Context: an optimization exercise on an open-source flow, tuned for a short achievable clock period and few clock cycles. The choices shown serve that exercise and are no tape-out recipe.
RTL that was checked went through simulation tests only; none was proved equivalent to the original.
Power is estimated from default activity; no workload was simulated.

## cvb
module cvb (
    input  wire        clk,
    input  wire        rst,           
    input  wire        host_wr,
    input  wire [2:0]  host_waddr,
    input  wire [15:0] host_wdata,
    input  wire [2:0]  host_raddr,
    output wire [15:0] host_rdata,
    output wire        busy,
    output wire [2:0]  outcome,
    output wire        mem_en,
    output wire        mem_we,
    output wire [15:0] mem_addr,
    output wire [7:0]  mem_wdata,
    input  wire [7:0]  mem_rdata,
    output wire        poll_en,
    output wire [1:0]  poll_sel,      
    input  wire        poll_ans,
    output wire        put_en,
    output wire [7:0]  put_data,
    output wire        get_en,
    input  wire [7:0]  get_data,
    output wire        chs_valid,
    output wire [7:0]  chs_data,
    input  wire        chs_ready,
    input  wire        chs_err,
    input  wire        chr_valid,
    input  wire [7:0]  chr_data,
    input  wire        chr_err,
    output wire        chr_ready
);
    localparam [2:0] O_NONE    = 3'd0,
                     O_OK      = 3'd1,
                     O_TIMEOUT = 3'd2,
                     O_CHERR   = 3'd3,
                     O_MALF    = 3'd4,
                     O_INVAL   = 3'd5,
                     O_NOTF    = 3'd6,
                     O_ILLEGAL = 3'd7;
    localparam [7:0] LIMIT_RESET = 8'd16;
    reg [15:0] ptr, len, res;
    reg [7:0]  fill, limit;
    reg [2:0]  status;
    reg        ptr_nz, len_nz, len_ge2, len_ge3, len_eq3, lim_nz, lim_gt1;
    reg        ok_wr, ok_wtr, ok_rsy;
  ...
Settings: LEC_CHECK=0, CAP_MARGIN=20, CORE_MARGIN=2, CORE_UTILIZATION=60, PLACE_DENSITY=0.7, SETUP_SLACK_MARGIN=3.0, SLEW_MARGIN=20, SYNTH_HIERARCHICAL=1, SYNTH_MINIMUM_KEEP_SIZE=0; clock period 6.0 ns.
run.sh (not shown) runs the stock make flow with config.mk's settings and CLKGATE_MAP_FILE= SYNTH_SCRIPT=/design/flow/synth_recipe.tcl, a recipe that flattens the netlist after the stock synthesis.
The baseline completed with no timing, DRC or antenna violations.
Testbench counts at the start, summed over its fixed seeds: cycles 34,524.
Next try:
Settings changed: PLACE_DENSITY 0.7 to 0.78.
Result:
- wire length grows by about 0.8%
- synthesized area stays the same
- cell count went up by about 0.5%
- power is about the same
- critical path depth is higher by 1
- non-clock buffer count went up by 20
- cell area climbs by 0.85%
- via count increases by 1.3%
- global-route usage goes up by 0.15 points
Next try:
Settings changed: PLACE_DENSITY 0.78 to 0.7, SETUP_SLACK_MARGIN 3.0 to 3.2.
Effect: The new run completed without violations. Setup slack is worse by 0.023 ns. Synthesized cell count stays the same. Global-route usage went up by 0.97 points. Clock-buffer cell count went down by 1.


Starting RTL as in the previous note.
// cvb
module cvb (
    input  wire        clk,
    input  wire        rst,           
    input  wire        host_wr,
    input  wire [2:0]  host_waddr,
    input  wire [15:0] host_wdata,
    input  wire [2:0]  host_raddr,
    output wire [15:0] host_rdata,
    output wire        busy,
    output wire [2:0]  outcome,
    output wire        mem_en,
    output wire        mem_we,
    output wire [15:0] mem_addr,
    output wire [7:0]  mem_wdata,
    input  wire [7:0]  mem_rdata,
    output wire        poll_en,
    output wire [1:0]  poll_sel,      
    input  wire        poll_ans,
    output wire        put_en,
    output wire [7:0]  put_data,
    output wire        get_en,
    input  wire [7:0]  get_data,
    output wire        chs_valid,
    output wire [7:0]  chs_data,
    input  wire        chs_ready,
    input  wire        chs_err,
    input  wire        chr_valid,
    input  wire [7:0]  chr_data,
    input  wire        chr_err,
    output wire        chr_ready
);
clock: 6.0 ns
lec_check: 0
cap_margin: 20
core_margin: 2
core_utilization: 60
place_density: 0.7
setup_slack_margin: 2.8
slew_margin: 20
synth_hierarchical: 1
synth_minimum_keep_size: 0
Testbench counts at the start, summed over its fixed seeds: cycles 34,524.
Edit:
Settings changed: SETUP_SLACK_MARGIN 2.8 to 3.4.
=>
- The changed run ran to the end with no violations
- worst setup slack gets worse by 260 ps
- synthesized area stays the same
- clock power grows by about 2%
- final cell count grows by 7.6%
- non-clock buffer count came out higher by 273
- worst hold slack hardly moves
- critical path depth came out lower by 3
Edit:
Settings changed: CORE_UTILIZATION 60 to 65, PLACE_DENSITY 0.7 to 0.72, SETUP_SLACK_MARGIN 3.4 to 3.0.
Design area came out lower by 12%.
Count of clock-buffer cells in the layout fell by 3.
Utilization came out lower by 4.4 points.
Clock skew stays flat.
Total power fell by 3.7%.
Sequential power barely changes.
Die area shrinks by 7.6%.
Cell count is lower by 6.0%.
Edit:
Settings changed: CORE_UTILIZATION 65 to 55, PLACE_DENSITY 0.72 to 0.7.
The new run finished clean; final area climbs by 0.51%; first-iteration DRC count goes down by 33%; setup slack improves by 37 ps; count of clock-buffer cells in the layout rises by 19; cell count came out higher by 2.6%.


cvb, a different RTL version from the one above (not shown whole).
Size in the first run: ~2700 cells after synthesis, about 370 flip-flops, roughly 120 I/O pins, roughly 24000 µm² of cells after synthesis.
==> flow/config.mk <==
export PLATFORM = sky130hd
export DESIGN_NAME = cvb
export DESIGN_NICKNAME = cvb
export VERILOG_FILES = /design/flow/design.v
export SDC_FILE = /design/flow/constraint.sdc
export NUM_CORES = 4
export LEC_CHECK = 0
export ABC_CLOCK_PERIOD_IN_PS = 1500
export CAP_MARGIN = 20
export CORE_MARGIN = 2
export CORE_UTILIZATION = 40
export PLACE_DENSITY = 0.6
export SETUP_SLACK_MARGIN = 3.5
export SLEW_MARGIN = 20
==> flow/constraint.sdc <==
create_clock -name core_clock -period 6.0 [get_ports {clk}]
set_input_delay 1.2000 -clock core_clock [delete_from_list [all_inputs] [get_ports {clk}]]
set_output_delay 1.2000 -clock core_clock [all_outputs]
set_load 0.01 [all_outputs]
The first run finished with timing, DRC and antenna clean.
Rerun with:
--- a/flow/config.mk
+++ b/flow/config.mk
@@ -6,9 +6,9 @@
 export NUM_CORES = 4
 export LEC_CHECK = 0
-export ABC_CLOCK_PERIOD_IN_PS = 1500
+export ABC_CLOCK_PERIOD_IN_PS = 3000
 export CAP_MARGIN = 20
 export CORE_MARGIN = 2
 export CORE_UTILIZATION = 40
 export PLACE_DENSITY = 0.6
-export SETUP_SLACK_MARGIN = 3.5
+export SETUP_SLACK_MARGIN = 3.0
 export SLEW_MARGIN = 20
The changed run ran to the end with no violations.
Die area does not change.
Register-to-register slack hardly moves.
First-iteration DRC count is lower by 10%.
Clock power is higher by about 2%.
Sequential cell count does not change.
Rerun with:
--- a/flow/config.mk
+++ b/flow/config.mk
@@ -6,5 +6,5 @@
 export NUM_CORES = 4
 export LEC_CHECK = 0
-export ABC_CLOCK_PERIOD_IN_PS = 3000
+export ABC_CLOCK_PERIOD_IN_PS = 100
 export CAP_MARGIN = 20
 export CORE_MARGIN = 2
After rerunning: The new run finished with timing, DRC and antenna clean; power does not change; sequential share of layout area does not change; via count does not change; die area does not change; count of clock-buffer cells in the layout does not change.
No run of this note included a check of the RTL's function; only the layout flow was run.


Setup of P:
cvb, a different RTL version from the one above (not shown whole).
clock: 6.0 ns
lec_check: 0
cap_margin: 20
core_margin: 2
core_utilization: 40
place_density: 0.6
slew_margin: 20
Testbench counts of P, summed over its fixed seeds: cycles 35,352.
The following lists how S was set up differently from P:
- SETUP_SLACK_MARGIN now 3.0, previously not set
- ABC_CLOCK_PERIOD_IN_PS now 3000, previously not set
==> comparison <==
Time the final worst path needs with I/O delays and setup, S and P, higher one = P. Between S and P, it is S whose area overhead of the layout relative to synthesis is higher, by 20 points. Of the two values seen for timing startpoint of the critical path, rleft[1] was produced by S and host_raddr[2] by P. Wire length of the first global-routing pass: S vs P up about 6%. S reports a lower fraction of power consumed by the clock network than P does. Between S and P, the difference in overall overflow remaining after global route is negligible. Compared to P, S has share of layout cells above drive strength 1 19 points higher. First-iteration DRC count: S vs P down 0.82%. Sort S and P by clock tree cell share of total cell area, ascending, and S comes first. What P reported for post-route cell area has to be multiplied by 1.17 to get the figure for S.


cvb, a different RTL version from the one above (not shown whole).
For scale: about 2900 cells after synthesis, ~450 flip-flops, roughly 120 I/O pins, about 27000 um2 of cells after synthesis.
Settings: LEC_CHECK=0, CAP_MARGIN=20, CORE_MARGIN=2, CORE_UTILIZATION=60, PLACE_DENSITY=0.7, SETUP_SLACK_MARGIN=3.0, SLEW_MARGIN=20, SYNTH_HIERARCHICAL=1, SYNTH_MINIMUM_KEEP_SIZE=0; clock period 6.0 ns.
The baseline ran to the end with no violations.
Testbench counts at the start, summed over its fixed seeds: cycles 34,688.
Then changed:
- CORE_UTILIZATION: 60 -> 40
- PLACE_DENSITY: 0.7 -> 0.6
=>
- The changed run finished with timing, DRC and antenna clean
- count of clock-buffer cells in the layout falls by 10
- routed wire length went up by 2.4%
- final cell count goes up by 6.9%
Then changed:
- SETUP_SLACK_MARGIN: 3.0 -> 2.5
The new run finished with timing, DRC and antenna clean.
Clock-buffer cell count came out higher by 7.
Maximum frequency came out lower by 2.8%.
Final area came out lower by 5.3%.
Setup slack degrades by 98 ps.
Wire length came out lower by 4.2%.
Die area does not change.
Worst hold slack is about the same.

[re-timing with driven ports]
The results above use ideal ports. As a check the final layouts listed here were re-extracted and re-timed, cells and wires unchanged. Step 1: set_driving_cell puts a clkbuf_16 on clk and a buf_2 on each other input, an assumption about the parent block. Step 2, shift: input delay + t, output delay - t, t = (earliest + latest rising clock arrival at the registers) / 2. This alone moves slack from input paths to output paths. a / b / c = ideal ports / drivers / drivers and shift; a / b = the first two.
| run | t (ns) | slack for setup (ns) | clock arrival spread, ns | cell pins on the clock port's net |
|---|---|---|---|---|
| the first run of note 1 | 0.676 | 2.778 / 2.443 / 2.343 | 0.034 / 0.034 | 1 |
| the second run of note 1 | 0.695 | 2.596 / 2.436 / 2.342 | 0.025 / 0.025 | 1 |
| the third run of note 1 | 0.693 | 2.573 / 2.333 / 2.195 | 0.041 / 0.041 | 1 |
| the first run of note 2 | 0.672 | 2.760 / 2.445 / 2.105 | 0.032 / 0.032 | 1 |
| the second run of note 2 | 0.689 | 2.496 / 2.238 / 2.173 | 0.021 / 0.022 | 1 |
| the third run of note 2 | 0.676 | 2.729 / 2.438 / 2.307 | 0.031 / 0.031 | 1 |
| the fourth run of note 2 | 0.677 | 2.766 / 2.382 / 2.290 | 0.017 / 0.017 | 1 |
| the first run of note 3 | 0.653 | 2.503 / 2.469 / 2.166 | 0.021 / 0.021 | 1 |
| the second run of note 3 | 0.649 | 2.478 / 2.419 / 2.252 | 0.018 / 0.019 | 1 |
| the third run of note 3 | 0.649 | 2.478 / 2.419 / 2.252 | 0.018 / 0.019 | 1 |
| P | 0.626 | 0.952 / 0.922 / 0.790 | 0.024 / 0.024 | 1 |
| S | 0.621 | 2.229 / 2.229 / 1.700 | 0.025 / 0.025 | 1 |
| the first run of note 5 | 0.668 | 2.656 / 2.389 / 2.256 | 0.034 / 0.034 | 1 |
| the second run of note 5 | 0.672 | 2.608 / 2.333 / 2.145 | 0.026 / 0.026 | 1 |
| the third run of note 5 | 0.673 | 2.510 / 2.291 / 1.989 | 0.024 / 0.024 | 1 |
After both steps setup and hold are still met in every run listed. For the first run of note 2, which loses most, drivers alone change the setup slack by -0.315 ns; drivers and shift together by -0.655 ns.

════

Referring to the material above, set down exactly the lines between the line with "-export SETUP_SLACK_MARGIN = 3.5" and the line with "- SETUP_SLACK_MARGIN now", inclusive, and no other lines.

-export SETUP_SLACK_MARGIN = 3.5
+export SETUP_SLACK_MARGIN = 3.0
 export SLEW_MARGIN = 20
The changed run ran to the end with no violations.
Die area does not change.
Register-to-register slack hardly moves.
First-iteration DRC count is lower by 10%.
Clock power is higher by about 2%.
Sequential cell count does not change.
Rerun with:
--- a/flow/config.mk
+++ b/flow/config.mk
@@ -6,5 +6,5 @@
 export NUM_CORES = 4
 export LEC_CHECK = 0
-export ABC_CLOCK_PERIOD_IN_PS = 3000
+export ABC_CLOCK_PERIOD_IN_PS = 100
 export CAP_MARGIN = 20
 export CORE_MARGIN = 2
After rerunning: The new run finished with timing, DRC and antenna clean; power does not change; sequential share of layout area does not change; via count does not change; die area does not change; count of clock-buffer cells in the layout does not change.
No run of this note included a check of the RTL's function; only the layout flow was run.


Setup of P:
cvb, a different RTL version from the one above (not shown whole).
clock: 6.0 ns
lec_check: 0
cap_margin: 20
core_margin: 2
core_utilization: 40
place_density: 0.6
slew_margin: 20
Testbench counts of P, summed over its fixed seeds: cycles 35,352.
The following lists how S was set up differently from P:
- SETUP_SLACK_MARGIN now 3.0, previously not set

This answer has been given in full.